また、認知症患者や意識障害患者を受け入れないところもあること。
・ステーションの活動を地域の方々に知っていただく必要を感じ、シンポジウムを計画中。
すでに協力くださる予定の利用者もおられる。
《あるとよいリソース、実施したい活動は何か》
・患者さんやご家族の話をじっくり聞いてくれる(傾聴だけでよい)役割を担う人。
・相談者の課題を整理していくコーディネート的役割を担う人や組織etc.
・地域で亡くなっていく方とご家族のためのグリーフケア。
・単身者の終末期ケアを支えること。
これらのお話から、私たちが協力できそうなことを考えてみますと、まず、ステーションで現在ボランティア的に行っている相談活動の一部を分担することがあげられるでしょう。定期的に相談にのる日を中島さんたちと連携しながら設けること、そのことを広報することです。
私たちがいずれ実現したいと願っている相談サロンの活動には、中島さんたちも同じ考えであると語ってくださいました。いつでもふらっと気軽に相談できる場、くつろげる場となるサロン開設を前提に、他のステーションが抱えている課題についてもヒアリングし、具体化していく必要を強く感じました。
お忙しいなか、仕事を一時中断してお話し下さったステーションの皆様、ほんとうにありがとうございました。
―ライフ・レッスン―
ホスピス緩和ケアの発展に大きな影響を与えた「死ぬ瞬間-死にゆく人々との対話」の著者
エリザベス・キューブラー・ロスは、晩年に病の床で、
同労者デーヴィッド・ケスラーと共に「ライフ・レッスン」という味わい深い書を著しています。
その14のレッスンの中から、印象に残る文章を少しずつ紹介していくコーナーの2回目です。
◆第2章 愛のレッスン より
*相手への愛に付帯していたさまざまな条件をすべてとりはらったとき、
愛はやすらぎと幸福だけに満たされる。
ところがわたしたちは多くのばあい、いちばん愛する人にたいして、いちばん厳しい条件をつけてしまう。
わたしたちはいやというほど条件つきの愛で…文字どおり条件づけられて…育ってきた。
その経験が、条件のとりはずしをむずかしいものにしている。
*無条件の愛をあたえるさいに最大の障害になっているのは、
あたえた愛がむくいられないのではないかという恐れである。
わたしたちは、自分がもとめている愛がうけとるもののなかにではなく、
あたえるもののなかにあることに気づいていないのだ。
*愛のレッスンについておもいをめぐらせれば、
いずれは自己と自己の人生についてかんがえることになる。
いうまでもなく、わたしがまだ生きているということは、
まだ学ぶべきレッスンがあるということでもある。
わたしがお世話をしてきたすべての人たちとおなじように、
わたし自身もまた、どうすればもっと自己を愛せるようになるかを学ばなければならない。

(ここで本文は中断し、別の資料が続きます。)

This is an optimization exercise on Yosys and OpenROAD, whose aim is small area, a short achievable clock period and few clock cycles per item, not a production implementation.
The RTL was checked by simulation tests, not by an equivalence proof against the original design.
Power is estimated from default activity; no workload was simulated.

**design/flow/run.sh**
```bash
#!/bin/bash
# synth_recipe.tcl (not shown) runs the flow's synth.tcl, then flattens the netlist and writes it again
# the make line also repeats each setting of config.mk as NAME=value (left out here)
make -C /OpenROAD-flow-scripts/flow DESIGN_CONFIG=/design/flow/config.mk WORK_HOME=/design/flow/orfs CLKGATE_MAP_FILE= SYNTH_SCRIPT=/design/flow/synth_recipe.tcl finish
```
**design/flow/config.mk**
```make
export PLATFORM = sky130hd
export DESIGN_NAME = osort
export DESIGN_NICKNAME = osort
export VERILOG_FILES = /design/flow/design.v
export SDC_FILE = /design/flow/constraint.sdc
export NUM_CORES = 4
export LEC_CHECK = 0
export CAP_MARGIN = 20
export CORE_MARGIN = 2
export CORE_UTILIZATION = 35
export PLACE_DENSITY = 0.55
export SLEW_MARGIN = 20
```
**design/flow/constraint.sdc**
```tcl
create_clock -name core_clock -period 7.0 [get_ports {clk}]
set_input_delay 1.4000 -clock core_clock [delete_from_list [all_inputs] [get_ports {clk}]]
set_output_delay 1.4000 -clock core_clock [all_outputs]
set_load 0.01 [all_outputs]
```
**design/flow/design.v**
```verilog
module osort (
    input  wire        clk,
    input  wire        rst,         
    input  wire        in_valid,
    output wire        in_ready,
    input  wire [63:0] in_data,
    input  wire        in_last,     
    input  wire        in_s32,      
    output wire        out_valid,
    input  wire        out_ready,
    output wire [63:0] out_data,
    output wire        out_last
);
    localparam N = 16;
    localparam S_LOAD = 2'd0, S_SORT = 2'd1, S_OUT = 2'd2;
    function [63:0] to_key;
        input [63:0] d;
        input        s;
        to_key = s ? {32'd0, ~d[31], d[30:0]} : d;
    endfunction
    function [63:0] from_key;
        input [63:0] k;
        input        s;
        from_key = s ? {32'd0, ~k[31], k[30:0]} : k;
    endfunction
    reg [1:0] state;
    reg [3:0] cnt;        
    reg [3:0] last_idx;   
    reg [4:0] phase;
    reg       s32;
    wire       in_fire  = in_valid && in_ready;
    wire       out_fire = out_valid && out_ready;
    wire       cur_s32  = (cnt == 4'd0) ? in_s32 : s32;
    wire [63:0] in_key  = to_key(in_data, cur_s32);
    wire [63:0] kv [0:N-1];
    wire        gt [0:N-2];    
    genvar g;
    generate
        for (g = 0; g < N - 1; g = g + 1) begin : cmp
            assign gt[g] = kv[g] > kv[g + 1];
        end
        for (g = 0; g < N; g = g + 1) begin : slot
            reg [63:0] k;
            assign kv[g] = k;
            wire low_of_pair  = ((g % 2) == phase[0]) && (g < N - 1);
            wire high_of_pair = ((g % 2) != phase[0]) && (g > 0);
            always @(posedge clk) begin
                case (state)
                    S_LOAD: begin
                        if (in_fire) begin
                            if (cnt == g)
                                k <= in_key;
                            else if (in_last && (g > cnt))
                                k <= {64{1'b1}};
                        end
                    end
                    S_SORT: begin
                        if (low_of_pair) begin
                            if (gt[g]) k <= kv[g + 1];
                        end else if (high_of_pair) begin
                            if (gt[g - 1]) k <= kv[g - 1];
                        end
                    end
                    default: ;
                endcase
            end
        end
    endgenerate
    always @(posedge clk) begin
        if (rst) begin
            state <= S_LOAD;
            cnt   <= 4'd0;
            phase <= 4'd0;
        end else begin
            case (state)
                S_LOAD: begin
                    if (in_fire) begin
                        if (cnt == 4'd0) s32 <= in_s32;
                        if (in_last) begin
                            last_idx <= cnt;
                            cnt      <= 4'd0;
                            phase    <= 4'd0;
                            state    <= S_SORT;
                        end else begin
                            cnt <= cnt + 4'd1;
                        end
                    end
                end
                S_SORT: begin
                    phase <= phase + 4'd1;
                    if (phase == N - 1) state <= S_OUT;
                end
                default: begin
                    if (out_fire) begin
                        cnt <= cnt + 4'd1;
                        if (cnt == last_idx) begin
                            cnt   <= 4'd0;
                            state <= S_LOAD;
                        end
                    end
                end
            endcase
        end
    end
    assign in_ready  = (state == S_LOAD);
    assign out_valid = (state == S_OUT);
    assign out_data  = from_key(kv[cnt], s32);
    assign out_last  = (cnt == last_idx);
endmodule
```
==> impl_metrics.prom <==
# TYPE chip_impl_metric gauge
chip_impl_metric{name="count_of_flip_flops_with_a_built_in_enable_after_synthesis",unit=""} 1029
chip_impl_metric{name="power.clock.fraction",unit="%"} 41.0
chip_impl_info{name="post-synth-top-area-cell",value="sky130_fd_sc_hd__edfxtp_1"} 1
chip_impl_metric{name="detailroute.via_count",unit=""} 73200
chip_impl_metric{name="critical_path_required",unit="ns"} 5.60
chip_impl_metric{name="die-area",unit="mm^2"} 0.233
chip_impl_metric{name="die_w",unit="um"} 483
chip_impl_metric{name="synthesis.area_per_instance",unit="um^2"} 10.3
chip_impl_metric{name="timing.critical_path.fanout_max",unit=""} 20
chip_impl_metric{name="grt_antenna_before_repair",unit=""} 23
chip_impl_metric{name="report.final.slew_viol_count",unit=""} 0
chip_impl_metric{name="clk_pin_slew_worst_paths",unit="ns"} 0.06
chip_impl_metric{name="global_route.overflow_total",unit=""} 0
chip_impl_metric{name="power.leakage",unit="nW"} 36.9
chip_impl_metric{name="post-place-ws",unit="ns"} 0.669
chip_impl_metric{name="routed_wire_length_per_instance",unit="um"} 35.9
chip_impl_info{name="worst_path_most_repeated_cell",value="sky130_fd_sc_hd__buf_4"} 1
chip_impl_metric{name="postSynth.asyncResetShare",unit="%"} 0
chip_impl_metric{name="finalSetupViolCount",unit=""} 0
chip_impl_info{name="unrepaired_setup_endpoints_after_global_routing",value="false"} 1
chip_impl_metric{name="timing.setup.tns",unit="ns"} 0
chip_impl_metric{name="synth-warning-count",unit=""} 1
chip_impl_metric{name="synth_area",unit="mm^2"} 0.0802
chip_impl_metric{name="post-place-cells",unit=""} 10600
chip_impl_metric{name="arrival",unit="ns"} 5.44
chip_impl_metric{name="cts_htree_levels",unit=""} 4
chip_impl_metric{name="worstRegToRegCells",unit=""} 9
chip_impl_metric{name="netlist_instances",unit=""} 7819
chip_impl_info{name="timing.critical_path.cells",value="ha_2 -> and3_4 -> nor3_1 -> and4_2 -> buf_4 -> a2111oi_2 -> buf_4 -> nor2_1 -> clkdlybuf4s50_1"} 1
chip_impl_metric{name="drt_pre_antenna_iters",unit=""} 10
chip_impl_metric{name="vias_in_the_first_global_route",unit=""} 69300
chip_impl_metric{name="clock_sinks",unit=""} 1040
chip_impl_metric{name="proportion_of_layout_cells_with_a_drive_suffix_above_1",unit="%"} 6.32
chip_impl_metric{name="power_per_cell_area",unit="mW/mm^2"} 197
chip_impl_metric{name="clock_latency_on_the_worst_skew_pair",unit="ns"} 0.86
chip_impl_info{name="rr_endpoint",value="slot[8].k[52]"} 1
chip_impl_metric{name="placementRows",unit=""} 175
chip_impl_info{name="dominantRegCellSynth",value="sky130_fd_sc_hd__edfxtp_1"} 1
chip_impl_metric{name="synth_top_cell_area_share",unit="%"} 38.5
chip_impl_metric{name="max-cap-violations",unit=""} 0
chip_impl_metric{name="p_seq_share",unit="%"} 41.4
chip_impl_metric{name="worst_slack",unit="ns"} 0.164
chip_impl_metric{name="hold_path_depth",unit=""} 2
chip_impl_metric{name="worst_slew_pin_slew",unit="ns"} 1.32
chip_impl_info{name="layout_common_cells",value="1223 x sky130_fd_sc_hd__a22oi_1, 1029 x sky130_fd_sc_hd__edfxtp_1, 986 x sky130_fd_sc_hd__inv_1"} 1
chip_impl_metric{name="slew-limit-headroom",unit="%"} 10.9
chip_impl_info{name="clockRootBuffer",value="sky130_fd_sc_hd__clkbuf_16"} 1
chip_impl_info{name="tritoncts",value="yes"} 1
chip_impl_metric{name="remaining_drc_errors",unit=""} 0
chip_impl_metric{name="avgViaCountPerCell",unit=""} 6.71
chip_impl_info{name="endpoint",value="out_data[43]"} 1
chip_impl_metric{name="cts_setup_buffers",unit=""} 0
chip_impl_metric{name="ff2ff_setup_slack",unit="ns"} 1.53
chip_impl_metric{name="grt_pass1_wl",unit="um"} 545000
chip_impl_metric{name="buffer_ports.inserted",unit=""} 136
chip_impl_metric{name="max-vdd-ir-drop",unit="uV"} 213
chip_impl_metric{name="finalHoldViolCount",unit=""} 0
chip_impl_info{name="layout.cells.most_common",value="sky130_fd_sc_hd__a22oi_1"} 1
chip_impl_metric{name="max-clock-path-buffers",unit=""} 3
chip_impl_metric{name="all_layer_global_routing_usage",unit="%"} 32.6
chip_impl_metric{name="detail_route.iter0.violations",unit=""} 11400
chip_impl_metric{name="grt_start_max_net_pins",unit=""} 159
chip_impl_metric{name="power_frac_comb",unit="%"} 17.7
chip_impl_metric{name="cts_buffers",unit=""} 139
chip_impl_metric{name="core",unit="mm^2"} 0.227
chip_impl_info{name="hp-start",value="phase[4]"} 1
chip_impl_metric{name="route.final.wire_length",unit="um"} 392000
chip_impl_metric{name="chipHeight",unit="um"} 483
chip_impl_metric{name="ant_nets",unit=""} 0
chip_impl_metric{name="netSwitchingPower",unit="W"} 0.00556
chip_impl_metric{name="synth.net_count",unit=""} 8854
chip_impl_info{name="run_status",value="finished clean"} 1
chip_impl_info{name="timing.critical_path.slowest_stage_cell",value="sky130_fd_sc_hd__and3_4"} 1
chip_impl_metric{name="max_freq",unit="GHz"} 0.146
chip_impl_metric{name="floorplan.initialDensity",unit="%"} 35.3
chip_impl_metric{name="yosys.cell_types.count",unit=""} 81
chip_impl_metric{name="slowest_delay",unit="ns"} 0.76
chip_impl_metric{name="fin_skew",unit="ns"} 0.0621
chip_impl_metric{name="seq_area_frac_synth",unit="%"} 38.8
chip_impl_metric{name="pin_count",unit=""} 137
chip_impl_info{name="min_path_type",value="register to register"} 1
chip_impl_metric{name="layout-area-overhead-vs-synth",unit="%"} 12.0
chip_impl_metric{name="layout_min_cycle_time",unit="ns"} 6.84
chip_impl_metric{name="gpl.final_weighted_congestion",unit=""} 0.994
chip_impl_metric{name="fin_cells",unit=""} 10900
chip_impl_metric{name="nNetsFinal",unit=""} 8795
chip_impl_info{name="synth.area.top_cells",value="sky130_fd_sc_hd__edfxtp_1 39%, sky130_fd_sc_hd__ha_1 15%, sky130_fd_sc_hd__a22oi_1 11%"} 1
chip_impl_metric{name="internal-power",unit="W"} 0.0121
chip_impl_info{name="criticalPathCategory",value="register to output port"} 1
chip_impl_metric{name="hpwl",unit="um"} 272000
chip_impl_metric{name="finish.utilization",unit="%"} 39.5
chip_impl_metric{name="net_sw_share",unit="%"} 31.4
chip_impl_info{name="cp-end-kind",value="output port"} 1
chip_impl_info{name="crit_path_start_kind",value="register"} 1
chip_impl_metric{name="final_min_period_over_clock_period",unit="%"} 97.7
chip_impl_info{name="startpoint",value="cnt[1]"} 1
chip_impl_info{name="r2r-start",value="slot[8].k[51]"} 1
chip_impl_metric{name="ys_ff_latch",unit=""} 1040
metal layers:
metal / part of all wire, % / global-route usage, % / vias to the layer above
li1: - / - / 30300
met1: 40 / 43.7 / 36700
met2: 42 / 47.4 / 5163
met3: 12 / 8.74 / 1056
met4: 6.5 / 18.3 / 22
met5: 0.035 / 0 / -
layout make-up:
cell class | count | area [um^2]
Multi-Input combinational cell | 5271 | 43800
Inverter | 986 | 3700
Tap cell | 3009 | 3760
Clock inverter | 78 | 607
Clock buffer | 178 | 3770
Timing Repair Buffer | 322 | 3060
Sequential cell | 1040 | 31100
Antenna cell | 23 | 57.6
Fill cell | 22100 | 138000
power by group through the flow:
stage / logic, W / clock network [W] / registers [W]
2_1_floorplan: 0.00157 / 0 / 0.00737
3_3_place_gp: 0.00299 / 0 / 0.00744
3_5_place_dp: 0.00302 / 0 / 0.00744
4_1_cts: 0.00303 / 0.00725 / 0.00731
5_1_grt: 0.00321 / 0.00748 / 0.00732
6_report: 0.00312 / 0.00724 / 0.00732
cell usage after synthesis, drive strengths merged (9+ instances only):
| library cell | number |
|---|---|
| nand3 | 151 |
| a21oi | 387 |
| nor3 | 48 |
| a221oi | 89 |
| a31oi | 9 |
| a41oi | 21 |
| a211oi | 53 |
| a21boi | 12 |
| o22a | 26 |
| clkbuf | 406 |
| a221o | 12 |
| a222oi | 60 |
| o21bai | 9 |
| buf | 118 |
| nand2b | 10 |
| nor4 | 42 |
| a21o | 70 |
| o21a | 10 |
| a22oi | 1223 |
| dfxtp | 11 |
| mux2i | 901 |
| nor2 | 165 |
| nor2b | 26 |
| nand4 | 210 |
| nand2 | 292 |
| inv | 986 |
| o221ai | 25 |
| o22ai | 112 |
| and2 | 19 |
| o21ai | 135 |
| and3 | 22 |
| and4 | 38 |
| or4 | 10 |
| ha | 965 |
| a2111oi | 15 |
| edfxtp | 1029 |
| o211ai | 17 |
registers in the layout, indices dropped and copies added, names as in the netlist:
register	cells
slot.k	1024
last_idx	4
phase	5
s32	1
state	2
cnt	4
worst max-delay path, delay by kind of cell (launching register included):
family,cells,cell delay [ns]
AOI/OAI and AO/OA,1,0.68
and+or+nand+nor,4,1.56
adders and majority gates,1,0.62
buffers and inverters,3,1.07
DFF,1,0.63
worst min-delay path by stage:
stage,endpoint,slack [ns]
after floorplan,last_idx[2],0.43
after global placement,phase[4],0.47
after detailed placement,phase[4],0.49
after CTS,phase[4],0.50
after global routing,phase[4],0.54
final,phase[4],0.50
cell families after synthesis:
logic type,after synthesis,synth area share (%)
buf+inv,1510,7.23
compound gates,2328,20.7
xor+xnor,11,0.120
simple gates,1064,6.84
mux,901,11.3
flops,1040,38.8
fa+ha+maj,965,15.1
repair_timing:
action,in CTS,in global routing
hold buffers,0,0
pin swaps,2,0
endpoints found under the setup margin,1,1
gates resized for setup,2,3
cloned,2,0
through the flow:
stage               power, W  hold slack, ns  instance area [um^2]
global placement      0.0104           0.467                 85200
detailed placement    0.0105           0.490                 85300
global route          0.0180           0.544                 89800
floorplan            0.00894           0.431                 80200
CTS                   0.0176           0.503                 89700
finish                0.0177           0.502                 89800
Testbench counts, summed over its fixed seeds: cycles 34,608, items 10,904.

re-timing with driven ports:
How much do the figures lean on ideal ports? The routed layout below was timed once more, with nothing changed but the port constraints.
Step 1 sets driving cells, clkbuf_16 on the clock port and buf_2 on the other inputs (assumed; they add their load-dependent delay and slew).
Step 2 adds t to the input delays and takes it off the output delays; t is the mean of the earliest and latest rising clock arrival at the registers after step 1. Input paths then give back, and output paths get back, about the clock's delay inside the block.
a / b / c = ideal ports / drivers / drivers and shift; a / b = the first two.
shift t [ns]: 0.910
setup WS [ns]: 0.164 / 0.080 / 0.890
latest minus earliest clock arrival (ns): 0.062 / 0.062
worst data-port slew with drivers (ns): 0.20
After both steps setup and hold are still met in this run. For this run, drivers alone change the setup slack by -0.084 ns; drivers and shift together by +0.726 ns.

*自己のたましいを育み、自分自身への慈しみのこころをもつことこそが、
本当の愛への第一歩である。
*あなたはたましいに栄養をあたえているだろうか?…略…
たましいに栄養をあたえる行為とは、
もしかしたら、休日でも早起きをしてなにか「有益な」ことをするのではなく、
ただのんびりと寝ていることかもしれない。
あるいは、周囲に満ちている愛に身をまかせ、
愛が流れこむままにしていることかもしれない。
ちょっと一服 コーナー
《そんじょそこらの私が猛烈にお薦めする傑作映画選(未見は人生ちょっぴり損するかも!?)その2》
まさか2回目があるとは思ってもいませんでしたが、今回は気ままにダラダラ書いてみます。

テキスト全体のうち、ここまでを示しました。